Records to use section start
[config.mk]
export PLATFORM = sky130hd
export DESIGN_NAME = cs_carry_resolve
export DESIGN_NICKNAME = d
export VERILOG_FILES = /design/src/rtl/cs_carry_resolve.sv
export SDC_FILE = /design/constraint.sdc
export NUM_CORES = 1
export LEC_CHECK = 0
export ABC_CLOCK_PERIOD_IN_PS = 4050
export BUFFER_PORTS_ARGS = -buffer_cell sky130_fd_sc_hd__buf_4
export CORE_ASPECT_RATIO = 0.75
export CORE_MARGIN = 4
export CORE_UTILIZATION = 55
export CTS_CLUSTER_DIAMETER = 150
export DETAILED_ROUTE_END_ITERATION = 6
export PLACE_DENSITY = 0.84
export REMOVE_ABC_BUFFERS = 1
export SLEW_MARGIN = 20
export SYNTH_ARGS = -nofsm -noshare
export SYNTH_HDL_FRONTEND = slang
export SYNTH_SLANG_ARGS = --single-unit
[constraint.sdc]
create_clock -name clk -period 4.05 [get_ports clk]
set_input_delay 0.81 -clock clk [delete_from_list [all_inputs] [get_ports clk]]
set_output_delay 0.81 -clock clk [all_outputs]
set_load 0.01 [all_outputs]
[src/rtl/cs_carry_resolve.sv]
// Multi-cycle carry-propagate resolver: turns a carry-save (sum, carry) pair into
// a binary result, one SEG-bit segment per cycle, LSB first, with a registered inter-segment carry.
module cs_carry_resolve #(
  parameter int WIDTH = 48,
  parameter int SEG   = 16
) (
  input  logic             clk,
  input  logic             rst_n,
  input  logic             in_valid,
  output logic             in_ready,
  input  logic [WIDTH-1:0] in_sum,
  input  logic [WIDTH-1:0] in_carry,
  input  logic             in_cin,
  output logic             out_valid,
  input  logic             out_ready,
  output logic [WIDTH-1:0] out_result,
  output logic             out_cout,
  output logic             out_zero
);

  localparam int NSEG = WIDTH / SEG;
  localparam int KW   = (NSEG > 1) ? $clog2(NSEG) : 1;

  typedef enum logic [1:0] {IDLE, ADD, DONE} state_t;

  state_t           state_reg;
  logic [WIDTH-1:0] sum_reg;
  logic [WIDTH-1:0] carry_reg;
  logic [KW-1:0]    k_reg;
  logic             run_carry_reg;
  logic             cout_reg;
  logic             zero_reg;
  logic             in_ready_reg;
  logic             out_valid_reg;

  logic [SEG-1:0] sum_seg   [NSEG];
  logic [SEG-1:0] carry_seg [NSEG];
  logic [SEG-1:0] seg_s;
  logic [SEG-1:0] seg_c;
  logic [SEG-1:0] g_bit;
  logic [SEG-1:0] p_bit;
  logic [SEG-1:0] grp_g;
  logic [SEG-1:0] grp_p;
  logic [SEG:0]   carry_chain;
  logic [SEG-1:0] seg_res;
  logic           seg_cout;
  logic           seg_zero;

  generate
    for (genvar gi = 0; gi < NSEG; gi++) begin : g_opseg
      assign sum_seg[gi]   = sum_reg[gi*SEG +: SEG];
      assign carry_seg[gi] = carry_reg[gi*SEG +: SEG];
    end
  endgenerate

  assign seg_s = sum_seg[k_reg];
  assign seg_c = carry_seg[k_reg];

  generate
    for (genvar gi = 0; gi < SEG; gi++) begin : g_gp
      assign g_bit[gi] = seg_s[gi] & seg_c[gi];
      assign p_bit[gi] = seg_s[gi] ^ seg_c[gi];
    end
  endgenerate

  // Kogge-Stone prefix over the segment; the running carry is folded into bit 0's
  // generate, so grp_g[i] ends up as the carry out of bit i.
  always_comb begin
    grp_g    = g_bit;
    grp_p    = p_bit;
    grp_g[0] = g_bit[0] | (p_bit[0] & run_carry_reg);
    for (int d = 1; d < SEG; d = d * 2) begin
      for (int i = SEG - 1; i >= d; i--) begin
        grp_g[i] = grp_g[i] | (grp_p[i] & grp_g[i-d]);
        grp_p[i] = grp_p[i] & grp_p[i-d];
      end
    end
  end

  assign carry_chain = {grp_g, run_carry_reg};
  assign seg_res     = p_bit ^ carry_chain[SEG-1:0];
  assign seg_cout    = carry_chain[SEG];
  assign seg_zero    = ~|seg_res;

  always_ff @(posedge clk or negedge rst_n) begin
    if (!rst_n) begin
      state_reg     <= IDLE;
      sum_reg       <= '0;
      carry_reg     <= '0;
      k_reg         <= '0;
      run_carry_reg <= 1'b0;
      cout_reg      <= 1'b0;
      zero_reg      <= 1'b0;
      in_ready_reg  <= 1'b1;
      out_valid_reg <= 1'b0;
    end else begin
      case (state_reg)
        IDLE: begin
          if (in_valid) begin
            sum_reg       <= in_sum;
            carry_reg     <= in_carry;
            run_carry_reg <= in_cin;
            k_reg         <= '0;
            cout_reg      <= 1'b0;
            zero_reg      <= 1'b1;
            in_ready_reg  <= 1'b0;
            state_reg     <= ADD;
          end
        end
        ADD: begin
          run_carry_reg <= seg_cout;
          zero_reg      <= zero_reg & seg_zero;
          if (k_reg == KW'(NSEG - 1)) begin
            k_reg         <= '0;
            cout_reg      <= seg_cout;
            out_valid_reg <= 1'b1;
            state_reg     <= DONE;
          end else begin
            k_reg <= k_reg + 1'b1;
          end
        end
        DONE: begin
          if (out_ready) begin
            out_valid_reg <= 1'b0;
            in_ready_reg  <= 1'b1;
            state_reg     <= IDLE;
          end
        end
        default: state_reg <= IDLE;
      endcase
    end
  end

  // Each result segment has its own register, written only in the ADD cycle that resolves it.
  generate
    for (genvar gi = 0; gi < NSEG; gi++) begin : g_resseg
      logic [SEG-1:0] seg_reg;
      always_ff @(posedge clk or negedge rst_n) begin
        if (!rst_n)
          seg_reg <= '0;
        else if (state_reg == ADD && k_reg == KW'(gi))
          seg_reg <= seg_res;
      end
      assign out_result[gi*SEG +: SEG] = seg_reg;
    end
  endgenerate

  assign in_ready  = in_ready_reg;
  assign out_valid = out_valid_reg;
  assign out_cout  = cout_reg;
  assign out_zero  = zero_reg;

endmodule

==> summary.md, run 1 <==
| Metric | Value |
|---|---|
| Crit. Startpoint | k_reg[1] |
| Post-Synth Adder-Cell Area | 3.13% |
| Layout Cells excl Fill | 967 |
| Max Clock Skew | 0.0109 ns |
| Setup TNS | 0 ns |
| Largest family of logic cells by synthesized area | multiplexers |
| Mux cell area share after synthesis | 20.0% |
| Critical Path RT | 4.35 ns |
| CP Cell Sequence | buf_4 > mux2i_1 > nor2_1 > a21oi_1 > inv_1 > ha_1 > a211oi_2 > nor4_2 > nor2_1 > a21oi_1 > o31a_2 > xnor2_1 > o21ai_1 |
| Async SR Flop Fraction | 100% |
| DR vias/cell | 5.73 |
| Worst reg2reg path startpoint | k_reg[1] |
| R2r endpoint | g_resseg[0].seg_reg[15] |
| CP Depth | 13 |
| Rows | 36 |
| Clock root buffer | clkbuf_16 |
| Port Buffers | 152 |
| Num ports | 153 |
| Fin area | 0.00919 mm^2 |
| Minimum hold slack | 0.395 ns |
| Status | finished clean |
| Initial antenna violation count | 0 |
| Deepest clock path buffer count | 2 |
| Worst-path clk slew | 0.06 ns |
| Hold-fix buffers, CTS | 0 |
| Sequential area share after synthesis | 52.6% |
| Nets | 901 |
| WL/cell | 18.3 um |
| Placed Cells incl. Taps | 935 |
| Clk sinks | 153 |
| Cell Area, Placed | 0.00857 mm^2 |
| Worst Setup EP | g_resseg[0].seg_reg[15] |
| Max_slew headroom | 45.2% |
| Most common cell after layout, fill and taps aside | buf_4 |
| Initial Util | 56.1% |
| Crit Path Max Fanout | 21 |
| Fmax achieved | 292 MHz |
| Grt ovf | 0 |
| Yosys reg bits | 153 |
| YS warnings | 0 |
| Endpoints failing setup | 0 |
| Core box area | 0.0130 mm^2 |
| Total power | 9.93 mW |
| Routed wire length | 17700 um |
| Area delta synth->final | 26.2% |
| Remaining DRCs | 0 |
| Remaining antenna violation count | 0 |
| Vias in the first global route | 5487 |
| Crit. End Element | flip-flop |
| Postcts setup bufs | 0 |
| Critical path type | reg2reg |
| N_diodes | 0 |
| Fraction of layout cells with a size suffix above 1 | 38.9% |
| Iteration-0 DRC Markers | 393 |
| DR pass1 iterations | 5 |
| Critical Path Source Type | flip-flop |
| CTS H-tree depth | 4 |
| Critical Path AT | 3.73 ns |
| Total CTS buffers | 17 |
| Post-DP HPWL | 12700 um |
| Delay-heaviest family, CP | compound AO/OA/AOI/OAI gates |
| Most frequent cells in the layout | buf_4 (159), dfrtp_1 (151), mux2_2 (99) |
| Clock tree from TritonCTS | built |
| Largest net degree at the start of global routing | 81 |
| Tcrit/Tclk final | 84.7% |
| Post-Synth Simple-Gate Area | 8.70% |
| Unique masters post-synth | 60 |
| Worst r2r path cells | 13 |
| Die X | 141 um |
| Fin crit period | 3.43 ns |
| Unrepaired setup endpoints after global routing | no |
| Final Hold Fails | 0 |
| P_leak | 4.25 nW |
| WP buf/inv | 2 |
| Chip height | 108 um |
| Die area | 0.0152 mm^2 |
| Power Dens Cells | 1080 mW/mm^2 |
| Clk Latency, worst-skew pair | 0.43 ns |
| Via Count | 5540 |
| HP Class | in2async |
| MaxCap Viol Count | 0 |
| Syn Area/Cell | 11.4 um^2 |
| First-pass GRT wire length | 28400 um |
| Synth Cell Area | 0.00728 mm^2 |
| Slew @ Worst Pin | 0.822 ns |
| Flop2flop setup slack | 0.62 ns |
| Critical path's slowest cell | dfrtp_2 |
| GPL Wtd Cong | 0.949 |
| Post-synth EDFFs | 0 |
| Worst VDD drop | 0.000577 V |
| GRT Resource Usage Total | 23.8% |
| Post-synthesis xor/xnor area fraction | 0.963% |
| Synth Area in Compound Gates | 12.1% |
| Final Slew Violations | 0 |
| Top FF cell, synth | dfrtp_1 |
| Cells after Synth | 638 |
| Slowest stage delay, CP | 0.45 ns |
| CTS resizes | 0 |
## area by class of cell
cell class,count,area [um^2]
Clock buffer,18,439
Timing Repair Buffer,161,1220
Sequential cell,153,3830
Fill cell,927,3790
Tap cell,171,214
Inverter,8,30.0
Multi-Input combinational cell,442,3280
Clock inverter,14,171
## cells in the mapped netlist, drive strengths merged, types with 2 or more instances
cell / number / area share, %
a2111oi: 2 / 0.52
a211o: 2 / 0.24
a211oi: 4 / 0.48
a21o: 8 / 0.93
a21oi: 15 / 1.0
a221o: 2 / 0.29
a22oi: 2 / 0.28
and2: 3 / 0.29
and3: 3 / 0.26
buf: 8 / 0.70
clkbuf: 27 / 1.4
dfrtp: 152 / 52
fa: 2 / 0.55
ha: 15 / 2.6
inv: 8 / 0.41
mux2: 99 / 15
mux2i: 34 / 4.7
nand2: 94 / 4.8
nand2b: 3 / 0.26
nand3: 5 / 0.34
nand4: 2 / 0.17
nor2: 16 / 0.83
nor2b: 3 / 0.26
nor3: 4 / 0.28
nor4: 3 / 0.34
o2111a: 2 / 0.31
o21a: 3 / 0.31
o21ai: 87 / 6.0
o31a: 3 / 0.38
or2: 3 / 0.26
or3: 4 / 0.34
xor2: 7 / 0.84
## where the power goes
part,total (mW),internal (mW),switching [mW]
logic,5.53,2.40,3.12
registers,2.77,2.31,0.464
clock network,1.63,0.987,0.642
total,9.93,5.70,4.23
## cells by family (layout without fill, tap and decap cells)
family,Yosys count,after routing
compound gates,139,139
xor+xnor,8,8
fa+ha+maj,17,17
buf+inv,43,201
flops,153,153
mux,133,133
simple gates,145,145
## worst reg2reg max path, stage by stage, from the launching register on
cell and delay [ns]:
dfrtp_2 0.45, buf_4 0.38, mux2i_1 0.27, nor2_1 0.06
a21oi_1 0.21, inv_1 0.07, ha_1 0.30, a211oi_2 0.35
nor4_2 0.12, nor2_1 0.20, a21oi_1 0.13, o31a_2 0.40
xnor2_1 0.25, o21ai_1 0.11
## how the worst min path moves through the flow
stage,start,end,slack [ns],cells after the start
finish,rst_n,out_valid,0.39,1
global route,rst_n,state_reg[1],0.45,1
CTS,rst_n,out_valid,0.41,1
floorplan,state_reg[0],state_reg[0],0.44,1
detailed placement,g_resseg[0].seg_reg[12],g_resseg[0].seg_reg[12],0.47,2
global placement,state_reg[0],state_reg[0],0.46,1
## metrics by stage
step           util [%]  setup WS [ns]
3_5_place_dp       66.1          0.698
6_report           70.8          0.620
2_1_floorplan         -          -1.99
4_1_cts            70.8          0.619
3_3_place_gp       66.1          0.841
5_1_grt            70.8          0.431
## routing by layer
layer  vias up  part of all wire [%]  global-route usage (%)  wire length (um)
met2       215                    45                    35.7              7950
li1       2560                     -                       -                 -
met5         -                     0                       0                 0
met3        31                   7.6                    7.19              1350
met1      2734                    46                    34.5              8170
met4         0                   1.3                    5.46               227
Note: power is estimated with default switching activity, not from simulation.
==> run 2: changes to the inputs <==
--- a/config.mk
+++ b/config.mk
@@ -5,14 +5,14 @@
 export SDC_FILE = /design/constraint.sdc
 export NUM_CORES = 1
 export LEC_CHECK = 0
-export ABC_CLOCK_PERIOD_IN_PS = 4050
+export ABC_CLOCK_PERIOD_IN_PS = 3000
 export BUFFER_PORTS_ARGS = -buffer_cell sky130_fd_sc_hd__buf_4
 export CORE_ASPECT_RATIO = 0.75
 export CORE_MARGIN = 4
-export CORE_UTILIZATION = 55
+export CORE_UTILIZATION = 50
 export CTS_CLUSTER_DIAMETER = 150
 export DETAILED_ROUTE_END_ITERATION = 6
-export PLACE_DENSITY = 0.84
+export PLACE_DENSITY = 0.81
 export REMOVE_ABC_BUFFERS = 1
 export SLEW_MARGIN = 20
 export SYNTH_ARGS = -nofsm -noshare
==> constraint.sdc (replaced) <==
create_clock -name clk -period 3 [get_ports clk]
set_input_delay 0.6 -clock clk [delete_from_list [all_inputs] [get_ports clk]]
set_output_delay 0.6 -clock clk [all_outputs]
set_load 0.01 [all_outputs]
==> run 2 against run 1 <==
Against the previous run: the run now ends with negative setup slack left; global-route usage down 0.55 points; utilization up 0.056 points; critical path depth unchanged.
==> summary.md, run 2 (synthesis gave the netlist of run 1 again) <==
| Metric | Value |
|---|---|
| Status | finished, violations left |
| Failing checks | negative setup slack |
| Most common cell after layout, fill and taps aside | buf_4 |
| Worst-path clk slew | 0.07 ns (about the same) |
| Iteration-0 DRC Markers | 356 (-9.4%) |
| HP Class | in2async |
| Port Buffers | 152 (unchanged) |
| GPL Wtd Cong | 0.912 (-3.9%) |
| Fmax achieved | 317 MHz (+8.6%) |
| Clk sinks | 153 (unchanged) |
| R2r endpoint | out_zero |
| Remaining DRCs | 0 (unchanged) |
| Core box area | 0.0140 mm^2 (+7.8%) |
| Deepest clock path buffer count | 2 (unchanged) |
| Final Hold Fails | 0 (unchanged) |
| CP Cell Sequence | buf_12 > buf_12 > buf_6 > mux2i_1 > o21ai_1 > ha_1 > or2_1 > a21oi_1 > nand3b_1 > xor2_1 > o2111a_1 > nand4_1 > o31ai_2 |
| Die X | 147 um (+4.6%) |
| Grt peak-use layer | met2 |
| Remaining antenna violation count | 0 (unchanged) |
| Initial antenna violation count | 0 (unchanged) |
| Total CTS buffers | 17 (unchanged) |
| Clock tree from TritonCTS | built |
| Die area | 0.0166 mm^2 (+9.3%) |
| Tcrit/Tclk final | 105% (+21 points) |
| Num ports | 153 (unchanged) |
| Crit Path Max Fanout | 5 (-76%) |
| Endpoints failing setup | 9 (+9) |
| Critical Path Source Type | flip-flop |
| Largest net degree at the start of global routing | 67 (-17%) |
| Crit. End Element | flip-flop |
| Most used cell, CP | buf_12 |
| Grt ovf | 0 (unchanged) |
| Met3 Usage GRT | 7.18% (-0.010 points) |
| Critical path type | reg2reg |
| Flop2flop setup slack | -0.16 ns (-0.78 ns) |
| Rows | 37 (+2.8%) |
| Critical path's slowest cell | dfrtp_2 |
| MaxCap Viol Count | 0 (unchanged) |
| Clk Latency, worst-skew pair | 0.43 ns (about the same) |
| Via Count | 5847 (+5.5%) |
| PnR worst setup slack | -0.157 ns (-0.777 ns) |
| CTS H-tree depth | 4 (unchanged) |
| Max_slew headroom | 63.1% (+18 points) |
| Slowest stage delay, CP | 0.44 ns (about the same) |
| Area delta synth->final | 36.2% |
| N_diodes | 0 (unchanged) |
| M2 GR Usage | 36.9% (+1.2 points) |
| DR pass1 iterations | 5 (unchanged) |
| Post-DP HPWL | 13800 um (+8.5%) |
| WL/cell | 18.6 um (+1.7%) |
| Initial Util | 52.0% (-4.0 points) |
| Routed wire length | 19400 um (+9.8%) |
| Met1 usage | 31.3% (-3.2 points) |
| Final core utilization | 70.9% (about the same) |
| Nets | 954 (+5.9%) |
| Unrepaired setup endpoints after global routing | yes |
| Critical Path RT | 3.33 ns (-1.02 ns) |
| Clock root buffer | clkbuf_16 |
| Vias in the first global route | 6074 (+11%) |
| DR vias/cell | 5.60 (-2.2%) |
| Most frequent cells in the layout | buf_4 (204), dfrtp_1 (151), mux2_2 (99) |
| First-pass GRT wire length | 30700 um (+8.0%) |
| Fin crit period | 3.16 ns (-0.273 ns) |
| Final Slew Violations | 0 (unchanged) |
| Worst r2r path cells | 13 (unchanged) |
| GRT Resource Usage Total | 23.3% (-0.55 points) |
| Critical Path AT | 3.48 ns (-0.25 ns) |
| Chip height | 112 um (+4.5%) |
| Slew @ Worst Pin | 0.553 ns (-0.268 ns) |
| Max Clock Skew | 0.0104 ns (-0.000556 ns) |
| Worst reg2reg path startpoint | k_reg[1] |
| Fraction of layout cells with a size suffix above 1 | 47.9% (+9.0 points) |
==> run 2: changes by cell type in the layout (fill, tap and decap cells not counted), sizes merged <==
cell	previous run	this run
bufinv	3	1
inv	10	16
clkinvlp	3	1
clkinv	6	4
buf	161	214
==> run 2: worst max-delay path by stage <==
stage	startpoint	end	slack, ns	cells after the start
after floorplan	in_valid	run_carry_reg	-2.83	6
after global routing	k_reg[1]	out_zero	-0.26	13
after detailed placement	k_reg[1]	out_zero	-0.13	13
after CTS	k_reg[1]	g_resseg[2].seg_reg[14]	-0.01	12
after global placement	k_reg[1]	g_resseg[2].seg_reg[15]	0.03	13
final	k_reg[1]	out_zero	-0.16	13
==> run 2: timing repair <==
| action | 4_1_cts | 5_1_grt |
|---|---|---|
| cloned | 1 | 0 |
| buffers inserted | 11 | 5 |
| gates resized for setup | 29 | 53 |
| hold buffers | 0 | 0 |
| endpoints found under the setup margin | 14 | 24 |
| pin swaps | 9 | 20 |
==> run 2: stage by stage <==
stage	hold WS, ns	instances	setup slack [ns]	setup TNS [ns]	instance area [um^2]
finish	0.122	1044	-0.157	-0.392	9910
global route	0.156	1044	-0.261	-1.55	9910
CTS	0.142	1040	-0.0143	-0.0275	9730
detailed placement	0.471	996	-0.130	-0.963	8910
global placement	0.463	996	0.0256	0	8910
floorplan	0.304	603	-2.83	-298.22	7120
==> run 2: cell type report <==
| class | instances | area (um^2) |
|---|---|---|
| Fill cell | 979 | 4070 |
| Sequential cell | 153 | 3830 |
| Multi-Input combinational cell | 442 | 3510 |
| Timing Repair Buffer | 214 | 1700 |
| Clock buffer | 18 | 439 |
| Tap cell | 195 | 244 |
| Clock inverter | 14 | 150 |
| Inverter | 8 | 30.0 |
==> run 2: routing by layer <==
metal,wire length (um),vias to the layer above
met5,0,-
met4,266,0
met3,1490,28
met2,9170,247
met1,8500,2899
li1,-,2673
==> run 2: worst max-delay path: cells and delay by family (launching register included) <==
kind / cells / cell delay [ns]
AOI/OAI and AO/OA: 4 / 0.91
muxes: 1 / 0.17
adders and majority gates: 1 / 0.33
and+or+nand+nor: 3 / 0.53
DFF: 1 / 0.44
buffers and inverters: 3 / 0.42
xor gates and xnor gates: 1 / 0.25
Power of run 2 is not shown: default switching activity piles up to over one toggle a cycle in this logic, so the estimate is an artifact.
==> run 3: changes to the inputs <==
--- a/config.mk
+++ b/config.mk
@@ -5,14 +5,14 @@
 export SDC_FILE = /design/constraint.sdc
 export NUM_CORES = 1
 export LEC_CHECK = 0
-export ABC_CLOCK_PERIOD_IN_PS = 3000
+export ABC_CLOCK_PERIOD_IN_PS = 3650
 export BUFFER_PORTS_ARGS = -buffer_cell sky130_fd_sc_hd__buf_4
 export CORE_ASPECT_RATIO = 0.75
 export CORE_MARGIN = 4
-export CORE_UTILIZATION = 50
+export CORE_UTILIZATION = 55
 export CTS_CLUSTER_DIAMETER = 150
 export DETAILED_ROUTE_END_ITERATION = 6
-export PLACE_DENSITY = 0.81
+export PLACE_DENSITY = 0.84
 export REMOVE_ABC_BUFFERS = 1
 export SLEW_MARGIN = 20
 export SYNTH_ARGS = -nofsm -noshare
==> constraint.sdc (replaced) <==
create_clock -name clk -period 3.65 [get_ports clk]
set_input_delay 0.73 -clock clk [delete_from_list [all_inputs] [get_ports clk]]
set_output_delay 0.73 -clock clk [all_outputs]
set_load 0.01 [all_outputs]
==> run 3 against run 2 <==
Against the previous run: the flow now finishes without violations; die area is 8.5% lower; highest routed layer unchanged; sequential share of layout area is 3.0 points higher; fmax is 4.9% lower; utilization is 0.050 points higher; clock skew is 0.0017 ns lower; global-route usage is 0.84 points higher; cell count is 7.3% lower; first-iteration DRC count is 31% lower; worst setup slack better by 0.49 ns.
Records to use section end
■ Work instructions: From the line that has "muxes: 1 / 0.17" through the line that has "Power of run", copy every line exactly as it appears above, and leave out all others.

■ The answer:
muxes: 1 / 0.17
adders and majority gates: 1 / 0.33
and+or+nand+nor: 3 / 0.53
DFF: 1 / 0.44
buffers and inverters: 3 / 0.42
xor gates and xnor gates: 1 / 0.25
Power of run 2 is not shown: default switching activity piles up to over one toggle a cycle in this logic, so the estimate is an artifact.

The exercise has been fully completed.